While I do not agree with everything you say in this post, you make some good points. I think global warming does exist, but is blamed too much on human activity, when it is a natural cycle that occurs over the course of eons. Eventually, there will be a new ice age, and temperatures will again drop. Much of the nonsense about it is truly leftist propaganda. I walk when possible, and think there needs to be much more investment in mass transit.
Climate change deniers, Holocaust deniers. Whatever. It's all about the denial.
Does that include denial of the Donation of Constantine? If so, so much for critical scholarship.
Huh?
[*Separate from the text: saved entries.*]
--- config.mk ---
export PLATFORM = sky130hd
export DESIGN_NAME = seg7_scan_driver
export DESIGN_NICKNAME = d
export VERILOG_FILES = /design/src/rtl/seg7_scan_driver.sv
export SDC_FILE = /design/constraint.sdc
export NUM_CORES = 1
export LEC_CHECK = 0
export BUFFER_PORTS_ARGS = -buffer_cell sky130_fd_sc_hd__clkbuf_2
export CAP_MARGIN = 20
export CORE_MARGIN = 3
export CORE_UTILIZATION = 24
export DETAILED_ROUTE_END_ITERATION = 8
export GPL_TIMING_DRIVEN = 0
export PLACE_DENSITY = 0.38
export SLEW_MARGIN = 20
export SYNTH_ARGS = -nofsm -noshare
export SYNTH_HDL_FRONTEND = slang
export SYNTH_SLANG_ARGS = --single-unit
export TNS_END_PERCENT = 1
--- constraint.sdc ---
create_clock -name clk -period 2.6 [get_ports clk]
set_clock_uncertainty 0.15 [all_clocks]
set_input_delay 0.65 -clock clk [delete_from_list [all_inputs] [get_ports clk]]
set_output_delay 0.65 -clock clk [all_outputs]
set_load 0.005 [all_outputs]
--- src/rtl/seg7_scan_driver.sv ---
// seg7_scan_driver
//   Drives a 4-digit common-anode 7-segment display from a packed BCD score.
//   Each digit is shown for DIGIT_CYCLES clocks in turn. The BCD input is
//   copied into a shadow register only at frame boundaries, so a frame never
//   mixes digits from two different values. Optional leading-zero blanking,
//   per-digit decimal points and a whole-display blink are also provided.
//
// Ports
//   clk        system clock, rising edge
//   reset      asynchronous, active-high
//   BCD        packed BCD {thousands, hundreds, tens, units}
//   blank_lz   1 = suppress leading zeros (digit 0 always shown)
//   blink_en   1 = blank all anodes during the blink "off" half-period
//   dp_mask    bit k lights the decimal point of digit k (0 = units)
//   an         anode enables, active-low, one-hot
//   seg        cathodes {g,f,e,d,c,b,a}, active-low
//   dp         decimal-point cathode, active-low
//   frame_tick one-cycle pulse as digit 0 of a new frame begins
module seg7_scan_driver #(
  parameter int unsigned DIGIT_CYCLES = 100000,
  parameter int unsigned BLINK_FRAMES = 125
) (
  input  logic        clk,
  input  logic        reset,
  input  logic [15:0] BCD,
  input  logic        blank_lz,
  input  logic        blink_en,
  input  logic [3:0]  dp_mask,
  output logic [3:0]  an,
  output logic [6:0]  seg,
  output logic        dp,
  output logic        frame_tick
);

  localparam int unsigned PW = (DIGIT_CYCLES > 1) ? $clog2(DIGIT_CYCLES) : 1;
  localparam int unsigned CW = (BLINK_FRAMES > 1) ? $clog2(BLINK_FRAMES) : 1;
  localparam logic [PW-1:0] P_LAST = PW'(DIGIT_CYCLES - 1);
  localparam logic [CW-1:0] C_LAST = CW'(BLINK_FRAMES - 1);

  logic [PW-1:0] prescaler;
  logic [1:0]    digit_sel;
  logic [15:0]   shadow;
  logic [CW-1:0] blink_cnt;
  logic          blink_phase;

  logic          tc;
  logic          frame_end;
  logic [3:0]    nib;
  logic [3:0]    lz;
  logic [3:0]    an_nxt;
  logic [6:0]    seg_nxt;
  logic          dp_nxt;

  function automatic logic [6:0] decode(input logic [3:0] n);
    logic [6:0] s;
    case (n)
      4'd0:    s = 7'b1000000;
      4'd1:    s = 7'b1111001;
      4'd2:    s = 7'b0100100;
      4'd3:    s = 7'b0110000;
      4'd4:    s = 7'b0011001;
      4'd5:    s = 7'b0010010;
      4'd6:    s = 7'b0000010;
      4'd7:    s = 7'b1111000;
      4'd8:    s = 7'b0000000;
      4'd9:    s = 7'b0010000;
      default: s = 7'b0111111;  // invalid BCD: dash
    endcase
    return s;
  endfunction

  always_comb begin
    tc        = (prescaler == P_LAST);
    frame_end = tc && (digit_sel == 2'd3);

    case (digit_sel)
      2'd0:    nib = shadow[3:0];
      2'd1:    nib = shadow[7:4];
      2'd2:    nib = shadow[11:8];
      default: nib = shadow[15:12];
    endcase

    // lz[k]: every nibble from 3 down to k is zero; digit 0 never blanks
    lz[3] = (shadow[15:12] == 4'd0);
    lz[2] = lz[3] && (shadow[11:8] == 4'd0);
    lz[1] = lz[2] && (shadow[7:4] == 4'd0);
    lz[0] = 1'b0;

    an_nxt = ~(4'b0001 << digit_sel);
    if (blink_en && blink_phase)
      an_nxt = '1;

    seg_nxt = (blank_lz && lz[digit_sel]) ? '1 : decode(nib);
    dp_nxt  = ~dp_mask[digit_sel];
  end

  always_ff @(posedge clk or posedge reset) begin
    if (reset) begin
      prescaler   <= '0;
      digit_sel   <= '0;
      shadow      <= '0;
      blink_cnt   <= '0;
      blink_phase <= 1'b0;
      an          <= '1;
      seg         <= '1;
      dp          <= 1'b1;
      frame_tick  <= 1'b0;
    end else begin
      prescaler <= tc ? '0 : prescaler + 1'b1;

      if (tc)
        digit_sel <= digit_sel + 2'd1;

      // Frame boundary: capture the new value and advance the blink timer
      if (frame_end) begin
        shadow <= BCD;
        if (blink_cnt == C_LAST) begin
          blink_cnt   <= '0;
          blink_phase <= ~blink_phase;
        end else begin
          blink_cnt <= blink_cnt + 1'b1;
        end
      end

      frame_tick <= frame_end;
      an         <= an_nxt;
      seg        <= seg_nxt;
      dp         <= dp_nxt;
    end
  end

endmodule
--- src/rtl/wb_initiator.sv ---
// Single-transfer Wishbone classic master; cmd -> cyc/stb next cycle, rsp the cycle after ack/err,
// rsp held under backpressure, cmd_ready only in IDLE. Optional bus timeout via WB_INITIATOR_TIMEOUT_EN.
module wb_initiator
    import wb_pkg::*;
#(
    parameter int WB_DATA_WIDTH  = DEF_DATA_WIDTH,
    parameter int WB_ADDR_WIDTH  = DEF_ADDR_WIDTH,
    parameter int WB_SEL_WIDTH   = DEF_SEL_WIDTH,
    parameter int TIMEOUT_CYCLES = DEF_TIMEOUT_CYCLES
) (
    input  logic                     clk_i,
    input  logic                     rst_ni,
    input  logic                     cmd_valid_i,
    output logic                     cmd_ready_o,
    input  logic                     cmd_we_i,
    input  logic [WB_ADDR_WIDTH-1:0] cmd_addr_i,
    input  logic [WB_DATA_WIDTH-1:0] cmd_data_i,
    input  logic [WB_SEL_WIDTH-1:0]  cmd_sel_i,
    output logic                     rsp_valid_o,
    input  logic                     rsp_ready_i,
    output logic [WB_DATA_WIDTH-1:0] rsp_data_o,
    output logic                     rsp_err_o,
    output logic [WB_ADDR_WIDTH-1:0] wb_addr_o,
    output logic [WB_DATA_WIDTH-1:0] wb_data_o,
    output logic                     wb_we_o,
    output logic [WB_SEL_WIDTH-1:0]  wb_sel_o,
    output logic                     wb_stb_o,
    output logic                     wb_cyc_o,
    input  logic                     wb_ack_i,
    input  logic                     wb_err_i,
    input  logic [WB_DATA_WIDTH-1:0] wb_data_i,
`ifdef WB_INITIATOR_TIMEOUT_EN
    output logic                     timeout_o,
`endif
    output logic                     busy_o
);

    if (WB_SEL_WIDTH * 8 != WB_DATA_WIDTH || TIMEOUT_CYCLES < 1) begin : g_param_check
        $error("wb_initiator: WB_SEL_WIDTH must be WB_DATA_WIDTH/8 and TIMEOUT_CYCLES >= 1");
    end

    state_t state;
    logic   accept;
    logic   term_to;
    logic   bus_done;

    assign cmd_ready_o = (state == IDLE);
    assign accept      = cmd_valid_i && cmd_ready_o;

`ifdef WB_INITIATOR_TIMEOUT_EN
    logic to_tc;

    wb_initiator_timeout #(
        .TIMEOUT_CYCLES(TIMEOUT_CYCLES)
    ) u_timeout (
        .clk   (clk_i),
        .rst_n (rst_ni),
        .load  (accept),
        .inc   ((state == BUS) && !wb_ack_i && !wb_err_i),
        .tc    (to_tc)
    );

    // a real ack/err on the terminal edge beats the timeout
    assign term_to = (state == BUS) && to_tc && !wb_ack_i && !wb_err_i;
`else
    assign term_to = 1'b0;
`endif

    assign bus_done = wb_err_i || wb_ack_i || term_to;

    always_ff @(posedge clk_i or negedge rst_ni) begin
        if (!rst_ni) begin
            state       <= IDLE;
            rsp_valid_o <= 1'b0;
            rsp_data_o  <= '0;
            rsp_err_o   <= RSP_OK;
            wb_addr_o   <= '0;
            wb_data_o   <= '0;
            wb_we_o     <= 1'b0;
            wb_sel_o    <= '0;
            wb_stb_o    <= 1'b0;
            wb_cyc_o    <= 1'b0;
            busy_o      <= 1'b0;
`ifdef WB_INITIATOR_TIMEOUT_EN
            timeout_o   <= 1'b0;
`endif
        end else begin
            case (state)
                IDLE: begin
                    if (cmd_valid_i) begin
                        wb_addr_o <= cmd_addr_i;
                        wb_data_o <= cmd_data_i;
                        wb_we_o   <= cmd_we_i;
                        wb_sel_o  <= cmd_sel_i;
                        wb_cyc_o  <= 1'b1;
                        wb_stb_o  <= 1'b1;
                        busy_o    <= 1'b1;
                        state     <= BUS;
                    end
                end
                BUS: begin
                    if (bus_done) begin
                        wb_cyc_o    <= 1'b0;
                        wb_stb_o    <= 1'b0;
                        wb_we_o     <= 1'b0;
                        wb_sel_o    <= '0;
                        rsp_valid_o <= 1'b1;
                        rsp_err_o   <= (wb_err_i || term_to) ? RSP_ERR : RSP_OK;
                        rsp_data_o  <= (wb_ack_i && !wb_err_i && !wb_we_o) ? wb_data_i : '0;
`ifdef WB_INITIATOR_TIMEOUT_EN
                        timeout_o   <= term_to;
`endif
                        state       <= RSP;
                    end
                end
                RSP: begin
                    if (rsp_ready_i) begin
                        rsp_valid_o <= 1'b0;
                        busy_o      <= 1'b0;
                        state       <= IDLE;
                    end
                end
                default: begin
                    state <= IDLE;
                end
            endcase
        end
    end

endmodule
The Donation of Constantine is real, thus it cannot be denied as existing. It was also a forgery, which also cannot be denied. Thus, the Donation of Constantine is not included.
-Does that include denial of the Donation of Constantine? -
LOL
That was wicked good, Leslie!
The Donation of Constantine is real, but a forgery. It has the same status a Holocaust denier would give to photographs, documents, etc. verifying the Holocaust. There was a time when the events described in the Donation were generally accepted as true, and denying its authenticity went against current thinking, just like denying or doubting the scale of human involvement of climate change would be to reject the general wisdom. Therefore, the Donation of Constantine is included.